Integrating unsupervised language model with triplet neural networks for protein gene ontology prediction

Fig 1

The procedures of ATGO for protein function prediction.

(a) The workflow of ATGO. Starting from the input sequence, the ESM-1b transformer is utilized to generate the feature embeddings from the last three layers, which are fused by a fully connected neural network. The fused feature embedding is then fed into a triplet network to create confidence scores of GO models. (b) The structure of ESM-1b transformer. For an input sequence, the masking, one-hot encoding, and position embedding are orderly executed to generate the coding matrix, which is then fed into a self-attention block with n layers.

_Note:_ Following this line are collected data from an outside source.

**src/design/cboc_params.svh**
```systemverilog
// Purpose: constants of the charger option control bank
// Assumes: 100 MHz system clock, word access by 8-bit command code
// Notes:   offsets, field positions, reset values and timing counts
`ifndef CBOC_PARAMS_SVH
`define CBOC_PARAMS_SVH

// ----------------------------------------
// register map
// ----------------------------------------
`define CBOC_ADDR_OPT2 8'h31
`define CBOC_ADDR_OPT3 8'h32
`define CBOC_OPT2_RESET 8'hb7
`define CBOC_OPT3_RESET 16'h0434

// ----------------------------------------
// fields of the second option register (low byte)
// ----------------------------------------
`define CBOC_B_LIMIT_PIN_SEL 7
`define CBOC_B_MONITOR_POL 6
`define CBOC_B_LOW_SIDE_OC 5
`define CBOC_B_FIXED_IN_OC 4
`define CBOC_B_CFG_IN_OC_EN 3
`define CBOC_B_CFG_IN_OC_LVL 2
`define CBOC_B_DCHG_OC_EN 1
`define CBOC_B_DCHG_OC_LVL 0

// ----------------------------------------
// fields of the third option register
// ----------------------------------------
`define CBOC_B_HIGH_IMP 15
`define CBOC_B_REG_RESET 14
`define CBOC_B_REMEASURE 13
`define CBOC_B_BUS_SUPPLY 12
`define CBOC_B_OPTIMIZER 11
`define CBOC_B_SWITCH_CTRL 10
`define CBOC_B_SOFT_SLEW 9

// ----------------------------------------
// thresholds
// ----------------------------------------
`define CBOC_LOW_SIDE_OC_HI_MV 9'h0d2
`define CBOC_LOW_SIDE_OC_LO_MV 9'h096
`define CBOC_FIXED_OC_HI_MV 9'h118
`define CBOC_FIXED_OC_LO_MV 9'h096
`define CBOC_FIXED_OC_ALT_HI_MV 9'h0c8
`define CBOC_FIXED_OC_ALT_LO_MV 9'h064
`define CBOC_PCT_LOW 8'h85
`define CBOC_PCT_HIGH 8'hc8
`define CBOC_PCT_DIVISOR 16'h0064

// ----------------------------------------
// timing
// ----------------------------------------
`define CBOC_CLK_MHZ 100
`define CBOC_ACOC_BLANK_US 250
`define CBOC_ACOC_BLANK_CYC (`CBOC_ACOC_BLANK_US * `CBOC_CLK_MHZ)
`define CBOC_ACOC_RELEASE_MS 250
`define CBOC_ACOC_RELEASE_CYC (`CBOC_ACOC_RELEASE_MS * 1000 * `CBOC_CLK_MHZ)
`define CBOC_SLEW_STEP_US 8
`define CBOC_SLEW_STEP_CYC (`CBOC_SLEW_STEP_US * `CBOC_CLK_MHZ)
`define CBOC_TIMER_W 25

`endif

```
**src/design/cboc_pkg.sv**
```systemverilog
// Purpose: types of the charger option control bank
// Assumes: constants come from cboc_params.svh
// Notes:   carriers for host requests, sensed inputs and module state
`include "cboc_params.svh"

package cboc_pkg;

	// ----------------------------------------
	// configurable input overcurrent states
	// ----------------------------------------
	typedef enum logic [1:0] {
		CBOC_ACOC_IDLE = 2'b00,
		CBOC_ACOC_BLANK = 2'b01,
		CBOC_ACOC_FAULT = 2'b11,
		CBOC_ACOC_RELEASE = 2'b10
	} cboc_acoc_state_t;

	// ----------------------------------------
	// carriers
	// ----------------------------------------
	typedef struct packed {
		logic wr;
		logic rd;
		logic [7:0] cmd;
		logic [15:0] wdata;
	} cboc_host_req_t;

	typedef struct packed {
		logic [7:0] external_limit_pin;
		logic [7:0] programmed_input_limit;
		logic [7:0] charge_current;
		logic [7:0] discharge_current;
		logic [7:0] second_discharge_threshold;
		logic [7:0] min_system_voltage;
		logic fixed_input_oc_trip;
		logic config_input_oc_trip;
		logic input_sense_resistor_select;
		logic shared_mode_control_pin;
		logic measure_done;
		logic battery_switch_level;
	} cboc_sense_t;

	typedef struct packed {
		logic [`CBOC_TIMER_W-1:0] count;
		logic expired;
	} cboc_interval_state_t;

	typedef struct packed {
		logic [7:0] opt2;
		logic [15:0] opt3;
		cboc_acoc_state_t acoc;
		logic [15:0] rdata;
		logic rd_ack;
		logic [7:0] input_limit;
		logic [7:0] monitor;
		logic [8:0] low_side_mv;
		logic [8:0] fixed_mv;
		logic [7:0] cfg_pct;
		logic converter_en;
		logic cfg_fault;
		logic dchg_fault;
		logic reg_reset_pulse;
		logic bus_supply;
		logic switch_level;
		logic switch_oe_n;
		logic [7:0] min_sys;
	} cboc_bank_state_t;

endpackage : cboc_pkg

```
**src/design/cboc_interval.sv**
```systemverilog
// Purpose: interval counter, pulses once every LIMIT cycles while run
// Assumes: run_i is synchronous to clk_sys_i
// Notes:   dropping run_i restarts the count from zero
`timescale 1ns/1ns
`include "cboc_params.svh"

module cboc_interval #(
	parameter int unsigned LIMIT = 800
) (
	input wire logic clk_sys_i,
	input wire logic sys_rst_i,
	input wire logic run_i,
	output logic expired_o
);

	localparam logic [`CBOC_TIMER_W-1:0] LAST = `CBOC_TIMER_W'(LIMIT - 1);

	cboc_pkg::cboc_interval_state_t st_reg;
	cboc_pkg::cboc_interval_state_t st_next;

	// ----------------------------------------
	// count
	// ----------------------------------------
	always_comb begin
		st_next = st_reg;
		st_next.expired = 1'b0;
		if (!run_i) begin
			st_next.count = '0;
		end else if (st_reg.count >= LAST) begin
			st_next.count = '0;
			st_next.expired = 1'b1;
		end else begin
			st_next.count = st_reg.count + `CBOC_TIMER_W'(1);
		end
	end

	always_ff @(posedge clk_sys_i) begin
		if (sys_rst_i) begin
			st_reg <= '0;
		end else begin
			st_reg <= st_next;
		end
	end

	assign expired_o = st_reg.expired;

endmodule : cboc_interval

```
**src/design/cboc_option_bank.sv**
```systemverilog
// Purpose: option register bank of a battery charge controller
// Assumes: serial word transport decoded upstream into one-cycle requests
// Notes:   protection and mode controls are registered outputs
`timescale 1ns/1ns
`include "cboc_params.svh"

// Functional notes
// (RQ1) limit is programmed value, or lower with pin
// (RQ2) monitor shows discharge at 0, charge at 1
// (RQ3) low-side switch threshold 210 mV or 150 mV
// (RQ4) fixed input trip stops converter, auto resume
// (RQ5) configurable trip after blank-out, 250ms release deglitch
// (RQ6) configurable level 133% or 200%
// (RQ7) discharge overcurrent disables converter when enabled
// (RQ8) discharge level 133% or 200% of threshold
// (RQ9) high impedance bit selects minimal current operation
// (RQ10) register reset restores defaults, then self-clears
// (RQ11) remeasure stops converter until measurement done
// (RQ12) bus supply needs enable bit and pin
// (RQ13) current optimizer runs only while enabled
// (RQ14) switch drive pin released at 0, driven at 1
// (RQ15) soft slew steps minimum voltage every 8us
// (RQ16) third option register resets to 0434h
// (RQ17) word access, self-clearing bits read back zero; the remeasure bit reads back one until measure_done clears it
module cboc_option_bank #(
	parameter int unsigned ACOC_BLANK_CYC = `CBOC_ACOC_BLANK_CYC,
	parameter int unsigned ACOC_RELEASE_CYC = `CBOC_ACOC_RELEASE_CYC
) (
	input wire logic clk_sys_i,
	input wire logic sys_rst_i,
	input wire cboc_pkg::cboc_host_req_t host_req_i,
	input wire cboc_pkg::cboc_sense_t sense_i,
	output logic [15:0] rdata_o,
	output logic rd_ack_o,
	output logic [7:0] input_limit_o,
	output logic [7:0] battery_current_monitor_out_o,
	output logic [8:0] low_side_oc_mv_o,
	output logic [8:0] fixed_input_oc_mv_o,
	output logic [7:0] config_input_oc_pct_o,
	output logic converter_enable_o,
	output logic config_input_oc_fault_o,
	output logic discharge_oc_fault_o,
	output logic high_impedance_mode_o,
	output logic register_reset_pulse_o,
	output logic remeasure_active_o,
	output logic bus_supply_mode_o,
	output logic current_optimizer_run_o,
	output logic battery_switch_drive_o,
	output logic battery_switch_drive_oe_n_o,
	output logic [7:0] min_system_voltage_o
);

	localparam int unsigned TIMER_LIMIT [3] = '{
		ACOC_BLANK_CYC, ACOC_RELEASE_CYC, `CBOC_SLEW_STEP_CYC
	};

	cboc_pkg::cboc_bank_state_t st_reg;
	cboc_pkg::cboc_bank_state_t st_next;
	logic [2:0] timer_run;
	logic [2:0] timer_expired;
	logic [15:0] dchg_limit;

	function automatic logic reg_hit(input logic [7:0] cmd, input logic [7:0] addr);
		return cmd == addr;
	endfunction : reg_hit

	// ----------------------------------------
	// interval timers: blank-out, release, slew step
	// ----------------------------------------
	assign timer_run[0] = (st_reg.acoc == cboc_pkg::CBOC_ACOC_BLANK) &&
		sense_i.config_input_oc_trip;
	assign timer_run[1] = (st_reg.acoc == cboc_pkg::CBOC_ACOC_RELEASE) &&
		!sense_i.config_input_oc_trip;
	assign timer_run[2] = st_reg.opt3[`CBOC_B_SOFT_SLEW] &&
		(st_reg.min_sys != sense_i.min_system_voltage);

	for (genvar i = 0; i < 3; i++) begin : g_timer
		cboc_interval #(
			.LIMIT(TIMER_LIMIT[i])
		) u_interval (
			.clk_sys_i(clk_sys_i),
			.sys_rst_i(sys_rst_i),
			.run_i(timer_run[i]),
			.expired_o(timer_expired[i])
		);
	end

	// ----------------------------------------
	// discharge trip level
	// ----------------------------------------
	always_comb begin
		if (st_reg.opt2[`CBOC_B_DCHG_OC_LVL]) begin
			dchg_limit = {7'h00, sense_i.second_discharge_threshold, 1'b0}; // RQ8
		end else begin
			dchg_limit = ({8'h00, sense_i.second_discharge_threshold} *
				{8'h00, `CBOC_PCT_LOW}) / `CBOC_PCT_DIVISOR; // RQ8
		end
	end

	// ----------------------------------------
	// next state
	// ----------------------------------------
	always_comb begin
		st_next = st_reg;
		st_next.rd_ack = 1'b0;
		st_next.reg_reset_pulse = 1'b0;

		// register reads
		if (host_req_i.rd) begin
			st_next.rd_ack = 1'b1;
			if (reg_hit(host_req_i.cmd, `CBOC_ADDR_OPT2)) begin
				st_next.rdata = {8'h00, st_reg.opt2}; // RQ17
			end else if (reg_hit(host_req_i.cmd, `CBOC_ADDR_OPT3)) begin
				st_next.rdata = st_reg.opt3; // RQ17
			end else begin
				st_next.rdata = 16'h0000;
			end
		end

		// measurement done clears the remeasure bit
		if (st_reg.opt3[`CBOC_B_REMEASURE] && sense_i.measure_done) begin
			st_next.opt3[`CBOC_B_REMEASURE] = 1'b0; // RQ11
		end

		// register writes, a write wins over the hardware clear
		if (host_req_i.wr && reg_hit(host_req_i.cmd, `CBOC_ADDR_OPT2)) begin
			st_next.opt2 = host_req_i.wdata[7:0];
		end
		if (host_req_i.wr && reg_hit(host_req_i.cmd, `CBOC_ADDR_OPT3)) begin
			st_next.opt3 = host_req_i.wdata;
			st_next.opt3[`CBOC_B_REG_RESET] = 1'b0; // RQ10
			if (host_req_i.wdata[`CBOC_B_REG_RESET]) begin
				st_next.opt2 = `CBOC_OPT2_RESET; // RQ10
				st_next.opt3 = `CBOC_OPT3_RESET; // RQ16
				st_next.reg_reset_pulse = 1'b1; // RQ10
			end
		end

		// configurable input overcurrent
		if (!st_reg.opt2[`CBOC_B_CFG_IN_OC_EN]) begin
			st_next.acoc = cboc_pkg::CBOC_ACOC_IDLE; // RQ5
		end else begin
			unique case (st_reg.acoc)
				cboc_pkg::CBOC_ACOC_IDLE: begin
					if (sense_i.config_input_oc_trip) begin
						st_next.acoc = cboc_pkg::CBOC_ACOC_BLANK;
					end
				end
				cboc_pkg::CBOC_ACOC_BLANK: begin
					if (!sense_i.config_input_oc_trip) begin
						st_next.acoc = cboc_pkg::CBOC_ACOC_IDLE;
					end else if (timer_expired[0]) begin
						st_next.acoc = cboc_pkg::CBOC_ACOC_FAULT; // RQ5
					end
				end
				cboc_pkg::CBOC_ACOC_FAULT: begin
					if (!sense_i.config_input_oc_trip) begin
						st_next.acoc = cboc_pkg::CBOC_ACOC_RELEASE;
					end
				end
				cboc_pkg::CBOC_ACOC_RELEASE: begin
					if (sense_i.config_input_oc_trip) begin
						st_next.acoc = cboc_pkg::CBOC_ACOC_FAULT;
					end else if (timer_expired[1]) begin
						st_next.acoc = cboc_pkg::CBOC_ACOC_IDLE; // RQ5
					end
				end
			endcase
		end
		st_next.cfg_fault = (st_next.acoc == cboc_pkg::CBOC_ACOC_FAULT) ||
			(st_next.acoc == cboc_pkg::CBOC_ACOC_RELEASE); // RQ5

		// battery discharge overcurrent
		st_next.dchg_fault = st_reg.opt2[`CBOC_B_DCHG_OC_EN] &&
			({8'h00, sense_i.discharge_current} > dchg_limit); // RQ7

		// converter run permission
		st_next.converter_en = !(st_reg.opt3[`CBOC_B_HIGH_IMP] || // RQ9
			sense_i.fixed_input_oc_trip || // RQ4
			st_next.cfg_fault || st_next.dchg_fault || // RQ7
			st_reg.opt3[`CBOC_B_REMEASURE]); // RQ11

		// input current limit source
		if (st_reg.opt2[`CBOC_B_LIMIT_PIN_SEL] &&
			(sense_i.external_limit_pin < sense_i.programmed_input_limit)) begin
			st_next.input_limit = sense_i.external_limit_pin; // RQ1
		end else begin
			st_next.input_limit = sense_i.programmed_input_limit; // RQ1
		end

		// current monitor polarity
		st_next.monitor = st_reg.opt2[`CBOC_B_MONITOR_POL] ?
			sense_i.charge_current : sense_i.discharge_current; // RQ2

		// threshold selections
		st_next.low_side_mv = st_reg.opt2[`CBOC_B_LOW_SIDE_OC] ?
			`CBOC_LOW_SIDE_OC_LO_MV : `CBOC_LOW_SIDE_OC_HI_MV; // RQ3
		if (sense_i.input_sense_resistor_select) begin
			st_next.fixed_mv = st_reg.opt2[`CBOC_B_FIXED_IN_OC] ?
				`CBOC_FIXED_OC_ALT_LO_MV : `CBOC_FIXED_OC_ALT_HI_MV; // RQ4
		end else begin
			st_next.fixed_mv = st_reg.opt2[`CBOC_B_FIXED_IN_OC] ?
				`CBOC_FIXED_OC_LO_MV : `CBOC_FIXED_OC_HI_MV; // RQ4
		end
		st_next.cfg_pct = st_reg.opt2[`CBOC_B_CFG_IN_OC_LVL] ?
			`CBOC_PCT_HIGH : `CBOC_PCT_LOW; // RQ6

		// mode outputs
		st_next.bus_supply = st_reg.opt3[`CBOC_B_BUS_SUPPLY] &&
			sense_i.shared_mode_control_pin; // RQ12
		st_next.switch_level = sense_i.battery_switch_level;
		st_next.switch_oe_n = !st_reg.opt3[`CBOC_B_SWITCH_CTRL]; // RQ14

		// minimum system voltage slew
		if (!st_reg.opt3[`CBOC_B_SOFT_SLEW]) begin
			st_next.min_sys = sense_i.min_system_voltage; // RQ15
		end else if (timer_expired[2]) begin
			if (st_reg.min_sys < sense_i.min_system_voltage) begin
				st_next.min_sys = st_reg.min_sys + 8'h01; // RQ15
			end else if (st_reg.min_sys > sense_i.min_system_voltage) begin
				st_next.min_sys = st_reg.min_sys - 8'h01; // RQ15
			end
		end
	end

	// ----------------------------------------
	// state register
	// ----------------------------------------
	always_ff @(posedge clk_sys_i) begin
		if (sys_rst_i) begin
			st_reg <= '{
				opt2: `CBOC_OPT2_RESET,
				opt3: `CBOC_OPT3_RESET, // RQ16
				acoc: cboc_pkg::CBOC_ACOC_IDLE,
				default: '0
			};
		end else begin
			st_reg <= st_next;
		end
	end

	// ----------------------------------------
	// outputs
	// ----------------------------------------
	assign rdata_o = st_reg.rdata;
	assign rd_ack_o = st_reg.rd_ack;
	assign input_limit_o = st_reg.input_limit;
	assign battery_current_monitor_out_o = st_reg.monitor;
	assign low_side_oc_mv_o = st_reg.low_side_mv;
	assign fixed_input_oc_mv_o = st_reg.fixed_mv;
	assign config_input_oc_pct_o = st_reg.cfg_pct;
	assign converter_enable_o = st_reg.converter_en;
	assign config_input_oc_fault_o = st_reg.cfg_fault;
	assign discharge_oc_fault_o = st_reg.dchg_fault;
	assign high_impedance_mode_o = st_reg.opt3[`CBOC_B_HIGH_IMP]; // RQ9
	assign register_reset_pulse_o = st_reg.reg_reset_pulse;
	assign remeasure_active_o = st_reg.opt3[`CBOC_B_REMEASURE];
	assign bus_supply_mode_o = st_reg.bus_supply;
	assign current_optimizer_run_o = st_reg.opt3[`CBOC_B_OPTIMIZER]; // RQ13
	assign battery_switch_drive_o = st_reg.switch_level;
	assign battery_switch_drive_oe_n_o = st_reg.switch_oe_n;
	assign min_system_voltage_o = st_reg.min_sys;
endmodule : cboc_option_bank

```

Each layer can output a feature embedding matrix from an individual evolutionary view through integrating m attention heads with a feed-forward network, where the scale dot-product attention is performed in each head. (c) The design of a triplet network for assessing feature similarity. The input is a triplet variable (anc, pos, neg), where anc is an anchor (baseline) protein, and pos (or neg) is a positive (or negative) protein with the same (or different) function of anc. Each sequence is fed into the designed feature generation model to extract a feature embedding vector, as the input of fully connected layer to output a new embedding vector. Then, the feature dissimilarity between two proteins is measured by Euclidean distance of embedding vectors. Finally, a triplet loss is designed to enhance the relationship between functional similarity and feature similarity in embedding space.

doi: https://doi.org/10.1371/journal.pcbi.1010793.g001